- **What you will do**
Each line below with the string "stores" should be copied.

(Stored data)
=== Section Start ===

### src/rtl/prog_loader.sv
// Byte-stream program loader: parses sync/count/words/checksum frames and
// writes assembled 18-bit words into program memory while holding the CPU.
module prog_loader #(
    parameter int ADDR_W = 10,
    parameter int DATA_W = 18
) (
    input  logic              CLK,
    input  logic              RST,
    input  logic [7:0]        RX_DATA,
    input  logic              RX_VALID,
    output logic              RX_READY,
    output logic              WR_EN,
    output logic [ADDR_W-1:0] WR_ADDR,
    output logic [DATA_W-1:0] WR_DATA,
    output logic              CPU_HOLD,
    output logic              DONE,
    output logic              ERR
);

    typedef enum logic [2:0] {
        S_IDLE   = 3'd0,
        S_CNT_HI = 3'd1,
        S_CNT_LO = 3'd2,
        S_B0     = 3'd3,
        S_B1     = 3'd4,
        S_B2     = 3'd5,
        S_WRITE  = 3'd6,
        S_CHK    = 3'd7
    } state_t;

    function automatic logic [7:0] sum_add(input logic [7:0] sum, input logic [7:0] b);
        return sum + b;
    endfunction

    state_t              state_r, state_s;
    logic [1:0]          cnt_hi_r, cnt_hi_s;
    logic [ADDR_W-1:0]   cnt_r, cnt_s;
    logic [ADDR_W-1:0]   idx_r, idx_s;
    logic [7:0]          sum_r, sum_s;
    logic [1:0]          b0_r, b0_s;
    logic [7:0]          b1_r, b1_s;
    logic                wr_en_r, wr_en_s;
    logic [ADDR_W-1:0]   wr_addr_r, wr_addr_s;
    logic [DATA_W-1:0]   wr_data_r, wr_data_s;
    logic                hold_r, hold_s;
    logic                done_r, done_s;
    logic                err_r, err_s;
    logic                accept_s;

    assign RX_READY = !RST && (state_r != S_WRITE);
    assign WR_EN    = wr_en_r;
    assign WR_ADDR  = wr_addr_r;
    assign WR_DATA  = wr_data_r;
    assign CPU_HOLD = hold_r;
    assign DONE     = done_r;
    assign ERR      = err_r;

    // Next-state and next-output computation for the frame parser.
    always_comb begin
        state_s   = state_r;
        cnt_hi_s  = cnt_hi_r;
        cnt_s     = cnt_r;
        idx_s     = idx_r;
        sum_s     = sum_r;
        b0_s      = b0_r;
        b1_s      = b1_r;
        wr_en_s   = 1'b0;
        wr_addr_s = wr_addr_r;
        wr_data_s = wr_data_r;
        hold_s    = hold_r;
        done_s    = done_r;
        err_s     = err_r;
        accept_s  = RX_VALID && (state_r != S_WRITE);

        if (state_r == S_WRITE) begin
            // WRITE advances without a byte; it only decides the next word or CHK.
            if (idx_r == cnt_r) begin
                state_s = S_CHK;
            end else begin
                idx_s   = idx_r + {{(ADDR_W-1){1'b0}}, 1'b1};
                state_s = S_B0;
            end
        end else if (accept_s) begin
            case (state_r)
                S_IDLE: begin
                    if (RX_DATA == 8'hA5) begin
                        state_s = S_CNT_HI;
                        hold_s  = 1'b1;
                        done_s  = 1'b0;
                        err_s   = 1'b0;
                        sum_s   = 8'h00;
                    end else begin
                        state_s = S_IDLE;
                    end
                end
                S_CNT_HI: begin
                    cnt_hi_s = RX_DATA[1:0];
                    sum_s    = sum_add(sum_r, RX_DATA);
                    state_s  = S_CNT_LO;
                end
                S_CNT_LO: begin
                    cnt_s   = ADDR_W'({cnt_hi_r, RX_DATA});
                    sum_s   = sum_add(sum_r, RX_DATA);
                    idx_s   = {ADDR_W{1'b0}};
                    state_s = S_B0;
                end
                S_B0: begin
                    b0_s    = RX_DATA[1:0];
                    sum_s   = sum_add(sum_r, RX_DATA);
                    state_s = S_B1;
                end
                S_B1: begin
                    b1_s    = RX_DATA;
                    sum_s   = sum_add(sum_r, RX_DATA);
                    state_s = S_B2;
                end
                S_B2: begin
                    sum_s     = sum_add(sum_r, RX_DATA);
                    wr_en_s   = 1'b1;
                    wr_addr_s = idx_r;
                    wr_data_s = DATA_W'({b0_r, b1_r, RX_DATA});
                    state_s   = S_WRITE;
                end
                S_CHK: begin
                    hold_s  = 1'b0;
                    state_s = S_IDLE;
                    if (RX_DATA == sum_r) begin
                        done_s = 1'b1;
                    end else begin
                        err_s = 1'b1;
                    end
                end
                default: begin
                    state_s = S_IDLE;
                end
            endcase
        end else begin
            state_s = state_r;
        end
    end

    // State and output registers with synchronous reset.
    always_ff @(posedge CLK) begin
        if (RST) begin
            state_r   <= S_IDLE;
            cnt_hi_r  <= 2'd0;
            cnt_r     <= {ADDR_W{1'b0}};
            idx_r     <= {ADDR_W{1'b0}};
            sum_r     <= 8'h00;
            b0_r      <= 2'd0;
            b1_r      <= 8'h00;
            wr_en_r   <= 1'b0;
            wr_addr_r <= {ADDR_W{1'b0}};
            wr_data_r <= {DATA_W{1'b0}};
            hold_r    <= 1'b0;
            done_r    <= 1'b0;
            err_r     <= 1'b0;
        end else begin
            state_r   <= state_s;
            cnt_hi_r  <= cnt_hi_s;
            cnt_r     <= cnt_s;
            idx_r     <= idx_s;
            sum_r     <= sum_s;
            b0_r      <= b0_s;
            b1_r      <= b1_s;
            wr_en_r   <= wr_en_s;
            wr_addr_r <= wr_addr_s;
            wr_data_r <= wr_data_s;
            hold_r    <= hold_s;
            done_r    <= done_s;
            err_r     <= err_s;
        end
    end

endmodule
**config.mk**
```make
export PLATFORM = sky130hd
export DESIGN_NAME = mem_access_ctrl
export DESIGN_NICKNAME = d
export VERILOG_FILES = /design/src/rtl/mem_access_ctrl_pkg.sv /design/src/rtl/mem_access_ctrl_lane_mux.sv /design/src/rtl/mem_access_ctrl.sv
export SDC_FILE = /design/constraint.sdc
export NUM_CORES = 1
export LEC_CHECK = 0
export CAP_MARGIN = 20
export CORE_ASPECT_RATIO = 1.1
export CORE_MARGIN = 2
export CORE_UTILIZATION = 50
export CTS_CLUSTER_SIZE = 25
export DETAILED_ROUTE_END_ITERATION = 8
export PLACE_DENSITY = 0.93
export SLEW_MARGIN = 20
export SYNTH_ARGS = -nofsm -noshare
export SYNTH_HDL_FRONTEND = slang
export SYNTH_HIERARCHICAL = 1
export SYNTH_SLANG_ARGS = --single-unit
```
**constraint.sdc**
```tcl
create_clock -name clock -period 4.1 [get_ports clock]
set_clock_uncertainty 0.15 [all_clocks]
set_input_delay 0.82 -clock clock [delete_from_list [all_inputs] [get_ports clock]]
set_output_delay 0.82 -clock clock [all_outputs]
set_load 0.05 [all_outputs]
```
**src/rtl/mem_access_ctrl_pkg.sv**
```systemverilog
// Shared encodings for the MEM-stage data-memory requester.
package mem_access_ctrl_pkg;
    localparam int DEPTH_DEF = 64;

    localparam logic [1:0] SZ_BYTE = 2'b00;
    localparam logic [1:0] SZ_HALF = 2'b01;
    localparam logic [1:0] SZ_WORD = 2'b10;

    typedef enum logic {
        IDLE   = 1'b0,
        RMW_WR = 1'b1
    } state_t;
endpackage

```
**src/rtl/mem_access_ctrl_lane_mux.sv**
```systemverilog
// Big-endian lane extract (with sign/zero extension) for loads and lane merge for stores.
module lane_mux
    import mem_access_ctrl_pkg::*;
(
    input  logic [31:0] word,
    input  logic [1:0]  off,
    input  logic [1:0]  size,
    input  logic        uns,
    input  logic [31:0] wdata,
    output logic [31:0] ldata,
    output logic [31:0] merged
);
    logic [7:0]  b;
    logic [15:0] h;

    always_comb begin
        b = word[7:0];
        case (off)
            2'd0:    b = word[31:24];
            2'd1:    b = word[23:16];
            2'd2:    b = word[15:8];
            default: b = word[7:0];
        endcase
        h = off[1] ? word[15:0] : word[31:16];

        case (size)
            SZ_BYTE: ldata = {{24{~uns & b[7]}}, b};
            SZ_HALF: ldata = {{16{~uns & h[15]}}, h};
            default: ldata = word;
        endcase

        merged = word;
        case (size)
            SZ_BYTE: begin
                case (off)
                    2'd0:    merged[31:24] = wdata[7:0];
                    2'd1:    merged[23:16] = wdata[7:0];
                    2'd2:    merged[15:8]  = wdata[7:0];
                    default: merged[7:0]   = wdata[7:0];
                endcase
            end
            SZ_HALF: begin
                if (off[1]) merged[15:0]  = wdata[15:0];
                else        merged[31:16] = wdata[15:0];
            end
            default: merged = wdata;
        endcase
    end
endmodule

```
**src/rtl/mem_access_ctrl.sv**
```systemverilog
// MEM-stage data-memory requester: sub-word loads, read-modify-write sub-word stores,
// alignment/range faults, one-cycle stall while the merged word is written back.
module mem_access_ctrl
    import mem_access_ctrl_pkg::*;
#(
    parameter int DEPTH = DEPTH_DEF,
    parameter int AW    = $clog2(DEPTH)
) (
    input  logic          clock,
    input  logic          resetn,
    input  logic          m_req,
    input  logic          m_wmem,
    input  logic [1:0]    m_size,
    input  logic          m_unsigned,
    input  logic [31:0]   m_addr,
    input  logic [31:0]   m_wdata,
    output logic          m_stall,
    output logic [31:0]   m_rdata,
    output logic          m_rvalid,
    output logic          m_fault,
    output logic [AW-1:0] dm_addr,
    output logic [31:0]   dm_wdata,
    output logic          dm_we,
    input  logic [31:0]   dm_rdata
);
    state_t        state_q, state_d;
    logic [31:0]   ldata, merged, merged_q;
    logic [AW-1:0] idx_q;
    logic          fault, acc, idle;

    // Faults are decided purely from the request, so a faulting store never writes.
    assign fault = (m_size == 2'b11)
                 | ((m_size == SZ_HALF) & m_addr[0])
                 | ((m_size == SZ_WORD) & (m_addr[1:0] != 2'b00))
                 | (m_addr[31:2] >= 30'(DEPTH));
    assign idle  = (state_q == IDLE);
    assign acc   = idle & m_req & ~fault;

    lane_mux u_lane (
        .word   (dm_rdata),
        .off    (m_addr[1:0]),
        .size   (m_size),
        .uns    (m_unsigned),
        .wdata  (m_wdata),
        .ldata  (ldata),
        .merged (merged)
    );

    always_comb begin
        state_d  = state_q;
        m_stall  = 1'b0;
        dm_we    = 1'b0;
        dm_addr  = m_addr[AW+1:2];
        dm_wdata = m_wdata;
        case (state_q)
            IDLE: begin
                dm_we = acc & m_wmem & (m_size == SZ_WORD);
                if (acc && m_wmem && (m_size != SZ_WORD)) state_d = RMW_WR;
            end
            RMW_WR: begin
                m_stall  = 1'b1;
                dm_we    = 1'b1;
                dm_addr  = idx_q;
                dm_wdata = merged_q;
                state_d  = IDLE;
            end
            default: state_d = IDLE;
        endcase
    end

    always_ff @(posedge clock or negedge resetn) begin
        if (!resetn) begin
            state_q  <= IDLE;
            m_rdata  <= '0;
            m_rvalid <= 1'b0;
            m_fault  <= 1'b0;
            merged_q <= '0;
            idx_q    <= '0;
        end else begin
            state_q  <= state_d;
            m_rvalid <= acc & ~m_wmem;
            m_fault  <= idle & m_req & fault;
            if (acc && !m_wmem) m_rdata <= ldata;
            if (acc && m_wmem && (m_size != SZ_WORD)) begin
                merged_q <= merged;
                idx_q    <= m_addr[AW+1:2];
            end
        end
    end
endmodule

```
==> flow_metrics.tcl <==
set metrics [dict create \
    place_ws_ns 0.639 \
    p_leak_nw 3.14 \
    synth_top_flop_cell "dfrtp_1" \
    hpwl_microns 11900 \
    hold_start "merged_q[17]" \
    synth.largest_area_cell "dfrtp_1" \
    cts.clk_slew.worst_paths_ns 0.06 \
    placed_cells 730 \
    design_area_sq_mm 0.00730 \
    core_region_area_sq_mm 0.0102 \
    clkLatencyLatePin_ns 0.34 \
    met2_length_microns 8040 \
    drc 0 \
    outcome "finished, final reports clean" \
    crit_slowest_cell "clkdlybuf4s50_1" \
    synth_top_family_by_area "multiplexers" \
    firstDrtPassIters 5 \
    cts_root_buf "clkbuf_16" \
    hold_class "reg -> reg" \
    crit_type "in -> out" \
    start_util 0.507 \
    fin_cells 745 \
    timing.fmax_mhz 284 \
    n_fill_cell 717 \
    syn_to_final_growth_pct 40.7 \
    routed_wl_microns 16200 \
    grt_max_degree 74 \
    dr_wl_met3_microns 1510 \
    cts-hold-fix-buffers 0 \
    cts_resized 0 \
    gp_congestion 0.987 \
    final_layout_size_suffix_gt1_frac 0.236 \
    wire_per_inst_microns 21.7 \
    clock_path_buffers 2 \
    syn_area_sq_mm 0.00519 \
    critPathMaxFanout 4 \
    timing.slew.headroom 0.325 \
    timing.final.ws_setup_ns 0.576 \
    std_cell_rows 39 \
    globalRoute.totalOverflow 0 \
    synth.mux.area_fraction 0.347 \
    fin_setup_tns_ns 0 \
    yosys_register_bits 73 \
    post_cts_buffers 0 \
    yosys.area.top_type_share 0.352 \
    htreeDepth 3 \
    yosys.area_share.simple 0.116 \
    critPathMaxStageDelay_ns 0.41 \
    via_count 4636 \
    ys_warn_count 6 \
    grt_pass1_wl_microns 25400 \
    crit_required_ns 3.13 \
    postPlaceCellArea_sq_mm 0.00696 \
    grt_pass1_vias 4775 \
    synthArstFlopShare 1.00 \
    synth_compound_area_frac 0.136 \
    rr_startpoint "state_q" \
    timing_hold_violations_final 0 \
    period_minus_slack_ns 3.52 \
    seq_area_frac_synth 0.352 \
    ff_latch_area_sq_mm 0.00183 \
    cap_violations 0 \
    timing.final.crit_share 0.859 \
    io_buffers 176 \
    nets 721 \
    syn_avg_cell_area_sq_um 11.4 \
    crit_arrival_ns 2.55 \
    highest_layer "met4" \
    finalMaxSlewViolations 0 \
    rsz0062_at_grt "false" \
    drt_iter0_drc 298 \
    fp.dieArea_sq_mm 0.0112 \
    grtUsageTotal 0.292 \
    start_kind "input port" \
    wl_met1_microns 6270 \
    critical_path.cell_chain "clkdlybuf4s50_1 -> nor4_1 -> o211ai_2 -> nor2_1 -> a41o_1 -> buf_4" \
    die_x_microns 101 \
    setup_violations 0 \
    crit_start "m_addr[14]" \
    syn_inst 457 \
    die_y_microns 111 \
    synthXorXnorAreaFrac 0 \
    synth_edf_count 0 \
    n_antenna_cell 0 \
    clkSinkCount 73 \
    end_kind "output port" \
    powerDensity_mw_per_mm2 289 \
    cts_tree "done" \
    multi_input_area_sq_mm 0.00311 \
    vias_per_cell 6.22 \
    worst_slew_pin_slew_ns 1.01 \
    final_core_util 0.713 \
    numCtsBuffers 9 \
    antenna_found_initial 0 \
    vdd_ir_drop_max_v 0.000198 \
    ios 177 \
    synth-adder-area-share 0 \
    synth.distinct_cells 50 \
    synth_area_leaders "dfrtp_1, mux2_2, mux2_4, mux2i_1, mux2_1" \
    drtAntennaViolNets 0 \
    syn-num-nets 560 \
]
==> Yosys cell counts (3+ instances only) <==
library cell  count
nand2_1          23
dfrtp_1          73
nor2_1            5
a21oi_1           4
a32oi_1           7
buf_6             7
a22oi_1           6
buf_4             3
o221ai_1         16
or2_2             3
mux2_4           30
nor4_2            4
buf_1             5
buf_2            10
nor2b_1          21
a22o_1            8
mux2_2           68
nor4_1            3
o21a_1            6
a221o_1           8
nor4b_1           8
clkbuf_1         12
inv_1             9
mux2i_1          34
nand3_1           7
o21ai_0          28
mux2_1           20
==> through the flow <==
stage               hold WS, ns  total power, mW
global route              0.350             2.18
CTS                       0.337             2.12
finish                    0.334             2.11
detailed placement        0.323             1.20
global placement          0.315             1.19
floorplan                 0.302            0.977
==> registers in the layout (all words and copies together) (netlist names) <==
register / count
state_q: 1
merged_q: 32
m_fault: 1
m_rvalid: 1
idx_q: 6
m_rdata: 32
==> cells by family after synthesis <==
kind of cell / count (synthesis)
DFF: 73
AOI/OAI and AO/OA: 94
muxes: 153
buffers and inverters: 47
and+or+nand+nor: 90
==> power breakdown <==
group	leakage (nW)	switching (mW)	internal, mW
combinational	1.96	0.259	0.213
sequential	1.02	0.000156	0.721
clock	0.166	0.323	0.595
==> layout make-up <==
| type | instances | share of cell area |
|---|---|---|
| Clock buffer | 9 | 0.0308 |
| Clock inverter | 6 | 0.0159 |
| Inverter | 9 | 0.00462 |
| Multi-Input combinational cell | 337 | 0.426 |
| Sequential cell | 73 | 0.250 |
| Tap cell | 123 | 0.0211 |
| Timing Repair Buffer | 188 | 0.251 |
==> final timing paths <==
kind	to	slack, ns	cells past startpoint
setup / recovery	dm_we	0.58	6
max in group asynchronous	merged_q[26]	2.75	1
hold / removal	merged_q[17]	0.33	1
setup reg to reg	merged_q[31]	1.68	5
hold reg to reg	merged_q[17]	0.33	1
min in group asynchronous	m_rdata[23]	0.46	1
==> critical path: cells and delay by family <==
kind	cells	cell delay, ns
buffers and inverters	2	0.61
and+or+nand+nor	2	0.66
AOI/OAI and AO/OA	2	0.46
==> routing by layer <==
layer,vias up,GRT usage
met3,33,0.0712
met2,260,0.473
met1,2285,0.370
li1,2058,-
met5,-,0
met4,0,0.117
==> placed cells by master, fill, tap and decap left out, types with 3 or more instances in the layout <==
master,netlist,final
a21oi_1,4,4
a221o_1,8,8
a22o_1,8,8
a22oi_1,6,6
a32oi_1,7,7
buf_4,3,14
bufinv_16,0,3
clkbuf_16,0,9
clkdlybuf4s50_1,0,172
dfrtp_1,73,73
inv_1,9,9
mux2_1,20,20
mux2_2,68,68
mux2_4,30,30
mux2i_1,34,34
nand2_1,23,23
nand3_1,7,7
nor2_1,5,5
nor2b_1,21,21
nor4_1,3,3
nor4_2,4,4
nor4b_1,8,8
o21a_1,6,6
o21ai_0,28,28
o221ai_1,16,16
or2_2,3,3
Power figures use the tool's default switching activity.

=== Section End ===

- **Written answer**
// Big-endian lane extract (with sign/zero extension) for loads and lane merge for stores.
// MEM-stage data-memory requester: sub-word loads, read-modify-write sub-word stores,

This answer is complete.